An aside: aggregation summaries of Assets
In a perfect future, we won’t need to worry about Assets because data services will exist to handle Assets transparently so that the user query/request gets converted into a workflow description and returns only the data payload requested.
In the world of STAC Items, we can expect that service endpoints will be included in the Item record, as aggregated assets. There are some example aggregation formats that might be relevant in this area:
- kerchunk - descriptive files representing an access point for reading multiple data files (Assets)
- Zarr - a cloud-compatible format that separates data access and serialisation for multi-dimensional arrays
But that’s the future - let’s get back to the our proposal…
In order to support Assets as first-class objects in STAC, we propose the following extensions:
SPEC EXTENSIONAdd a link relation “asset” to allow linkage to a separate Asset object.
SPEC EXTENSIONAdd an asset-spec which defines the Asset representation.

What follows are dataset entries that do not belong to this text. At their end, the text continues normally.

**src/rtl/multi_sel_seq.sv**
```systemverilog
// rtl/multi_sel_seq.sv - sequential shift-and-add constant multiplier, one product per coefficient per sample
module multi_sel_seq #(
    parameter int DW       = 8,
    parameter int NUM_COEF = 4,
    parameter int COEF_W   = 4,
    parameter logic [NUM_COEF*COEF_W-1:0] COEF = 16'h8731,
    localparam int IDX_W   = $clog2(NUM_COEF)
) (
    input  logic                 clk,
    input  logic                 rst,
    input  logic [DW-1:0]        d,
    input  logic                 in_valid,
    output logic                 in_ready,
    output logic                 input_grant,
    output logic [DW+COEF_W-1:0] out,
    output logic                 out_valid,
    output logic [IDX_W-1:0]     out_idx,
    input  logic                 out_ready
);

    localparam int PW = DW + COEF_W;
    localparam logic [IDX_W-1:0] LAST_STEP = IDX_W'(NUM_COEF - 1);

    typedef enum logic {IDLE, RUN} state_t;

    state_t             r_state;
    logic [IDX_W-1:0]   r_step;
    logic [DW-1:0]      r_d;
    logic [PW-1:0]      r_out;
    logic               r_out_valid;
    logic [IDX_W-1:0]   r_out_idx;
    logic               r_grant;

    logic               w_issue;
    logic               w_last;
    logic               w_capture;
    logic [COEF_W-1:0]  w_coef;
    logic [PW-1:0]      w_prod;
    logic [COEF_W-1:0]  w_coef_tbl [NUM_COEF];

    for (genvar k = 0; k < NUM_COEF; k++) begin : g_coef
        assign w_coef_tbl[k] = COEF[k*COEF_W +: COEF_W];
    end

    assign w_issue   = (r_state == RUN) && (!r_out_valid || out_ready);
    assign w_last    = (r_step == LAST_STEP);
    assign in_ready  = (r_state == IDLE) || (w_issue && w_last);
    assign w_capture = in_valid && in_ready;
    assign w_coef    = w_coef_tbl[r_step];

    // Product of the held sample and the current coefficient, one shifted copy per set bit
    always_comb begin
        w_prod = '0;
        for (int j = 0; j < COEF_W; j++) begin
            if (w_coef[j]) begin
                w_prod = w_prod + (PW'(r_d) << j);
            end
        end
    end

    always_ff @(posedge clk or posedge rst) begin
        if (rst) begin
            r_state     <= IDLE;
            r_step      <= '0;
            r_d         <= '0;
            r_out       <= '0;
            r_out_valid <= 1'b0;
            r_out_idx   <= '0;
            r_grant     <= 1'b0;
        end else begin
            r_grant <= w_capture;

            if (w_issue) begin
                r_out       <= w_prod;
                r_out_idx   <= r_step;
                r_out_valid <= 1'b1;
            end else if (out_ready) begin
                r_out_valid <= 1'b0;
            end

            // A capture on the final issue cycle reloads d while w_prod still uses the old sample
            if (w_capture) begin
                r_d     <= d;
                r_step  <= '0;
                r_state <= RUN;
            end else if (w_issue) begin
                if (!w_last) begin
                    r_step <= r_step + 1'b1;
                end else begin
                    r_state <= IDLE;
                end
            end
        end
    end

    assign out         = r_out;
    assign out_valid   = r_out_valid;
    assign out_idx     = r_out_idx;
    assign input_grant = r_grant;

endmodule

```
[src/flat_wrapper.sv]
// flat-port wrapper written by rule: the top's interface ports become plain ports
module apb_cmd_master_flat 
#(
  parameter int ADDR_WIDTH = 5,
  parameter int TIMEOUT    = 255
)
  (PCLK, PRESETn, bus_cmd_valid, bus_cmd_write, bus_cmd_addr, bus_cmd_wdata, bus_rsp_ready, bus_PRDATA, bus_PREADY, bus_PSLVERR, bus_cmd_ready, bus_rsp_valid, bus_rsp_rdata, bus_rsp_err, bus_rsp_timeout, bus_PSEL, bus_PENABLE, bus_PADDR, bus_PWRITE, bus_PWDATA);
  apb_cmd_master_if #(.ADDR_WIDTH(ADDR_WIDTH)) bus_i ();
  input logic PCLK;
  input logic PRESETn;
  input wire logic [$bits(bus_i.cmd_valid)-1:0] bus_cmd_valid;
  input wire logic [$bits(bus_i.cmd_write)-1:0] bus_cmd_write;
  input wire logic [$bits(bus_i.cmd_addr)-1:0] bus_cmd_addr;
  input wire logic [$bits(bus_i.cmd_wdata)-1:0] bus_cmd_wdata;
  input wire logic [$bits(bus_i.rsp_ready)-1:0] bus_rsp_ready;
  input wire logic [$bits(bus_i.PRDATA)-1:0] bus_PRDATA;
  input wire logic [$bits(bus_i.PREADY)-1:0] bus_PREADY;
  input wire logic [$bits(bus_i.PSLVERR)-1:0] bus_PSLVERR;
  output wire logic [$bits(bus_i.cmd_ready)-1:0] bus_cmd_ready;
  output wire logic [$bits(bus_i.rsp_valid)-1:0] bus_rsp_valid;
  output wire logic [$bits(bus_i.rsp_rdata)-1:0] bus_rsp_rdata;
  output wire logic [$bits(bus_i.rsp_err)-1:0] bus_rsp_err;
  output wire logic [$bits(bus_i.rsp_timeout)-1:0] bus_rsp_timeout;
  output wire logic [$bits(bus_i.PSEL)-1:0] bus_PSEL;
  output wire logic [$bits(bus_i.PENABLE)-1:0] bus_PENABLE;
  output wire logic [$bits(bus_i.PADDR)-1:0] bus_PADDR;
  output wire logic [$bits(bus_i.PWRITE)-1:0] bus_PWRITE;
  output wire logic [$bits(bus_i.PWDATA)-1:0] bus_PWDATA;
  assign bus_i.cmd_valid = bus_cmd_valid;
  assign bus_i.cmd_write = bus_cmd_write;
  assign bus_i.cmd_addr = bus_cmd_addr;
  assign bus_i.cmd_wdata = bus_cmd_wdata;
  assign bus_i.rsp_ready = bus_rsp_ready;
  assign bus_i.PRDATA = bus_PRDATA;
  assign bus_i.PREADY = bus_PREADY;
  assign bus_i.PSLVERR = bus_PSLVERR;
  assign bus_cmd_ready = bus_i.cmd_ready;
  assign bus_rsp_valid = bus_i.rsp_valid;
  assign bus_rsp_rdata = bus_i.rsp_rdata;
  assign bus_rsp_err = bus_i.rsp_err;
  assign bus_rsp_timeout = bus_i.rsp_timeout;
  assign bus_PSEL = bus_i.PSEL;
  assign bus_PENABLE = bus_i.PENABLE;
  assign bus_PADDR = bus_i.PADDR;
  assign bus_PWRITE = bus_i.PWRITE;
  assign bus_PWDATA = bus_i.PWDATA;
  apb_cmd_master #(.ADDR_WIDTH(ADDR_WIDTH), .TIMEOUT(TIMEOUT)) u_core (.PCLK(PCLK), .PRESETn(PRESETn), .bus(bus_i));
endmodule
[config.mk]
export PLATFORM = sky130hd
export DESIGN_NAME = apb_cmd_master_flat
export DESIGN_NICKNAME = d
export VERILOG_FILES = /design/src/rtl/apb_cmd_master_if.sv /design/src/rtl/apb_cmd_master.sv /design/src/flat_wrapper.sv
export SDC_FILE = /design/constraint.sdc
export NUM_CORES = 1
export LEC_CHECK = 0
export ABC_AREA = 1
export BUFFER_PORTS_ARGS = -buffer_cell sky130_fd_sc_hd__buf_2
export CAP_MARGIN = 25
export CORE_UTILIZATION = 30
export CTS_CLUSTER_SIZE = 14
export DETAILED_ROUTE_END_ITERATION = 16
export PLACE_DENSITY = 0.62
export SETUP_SLACK_MARGIN = 0.15
export SYNTH_ARGS = -nofsm -noshare
export SYNTH_HDL_FRONTEND = slang
export SYNTH_SLANG_ARGS = --single-unit
[constraint.sdc]
create_clock -name PCLK -period 2 [get_ports PCLK]
set_clock_uncertainty 0.05 [all_clocks]
set_input_delay 0.2 -clock PCLK [delete_from_list [all_inputs] [get_ports PCLK]]
set_output_delay 0.2 -clock PCLK [all_outputs]
set_load 0.05 [all_outputs]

This follows closely the item-spec, although properties are preferred in the Item. Properties are allowed as per the current asset-spec that can be used for subsetting (e.g. datetime)
API EXTENSIONAdd asset-list to provide
/collections/<collectionId>/items/<itemId>/assetswhich is the list of Assets for a given itemId. This will provide a paginated list of all Assets and is linked to using a link object as part of an Item with relation “asset” .
API EXTENSIONAdd asset-search to allow cross-item searching of individual data files
API EXTENSIONAsset search enables API based sub-setting, using the
Our proposed schemas are available here:
Moving the potentially long list of Assets to a paginated endpoint allows clients to selectively retrieve Assets for Items which have been specifically requested, rather than for all Assets irrespective of their need. This can be represented as a paginated table in user interfaces. Presenting the metadata Assets within the Item record is still useful as it allows the user to dig deeper and understand whether this is the Item they require.
Asset search allows for filtering, either within an item (e.g date-time or role to retrieve only data Assets) or cross-Item selection, where a subset of related Assets from different Items might be desired. In the first case, all Assets point back to a single Item record. In the latter case, Assets may point back to a number of different Items (potentially in different Collections).
The power of Asset-level search is that the user can search dimensions of the “data hypercube” that yields a true intersect of relevant content, rather than being constrained by the limitations of how items are defined in a particular STAC catalog. A single search gets the results that are otherwise gained from repeated search-and-filter operations, thereby streamlining the discovery process.
Whilst many catalog managers, and scientific domains, may not need Asset-level search, it is a powerful solution for managing large archive or heterogeneous environmental data. We intend to implement it in our emerging STAC solution for CEDA. We also expect it to meet the needs of the next generation of Earth System Grid Federation (ESGF) Search system in the near future.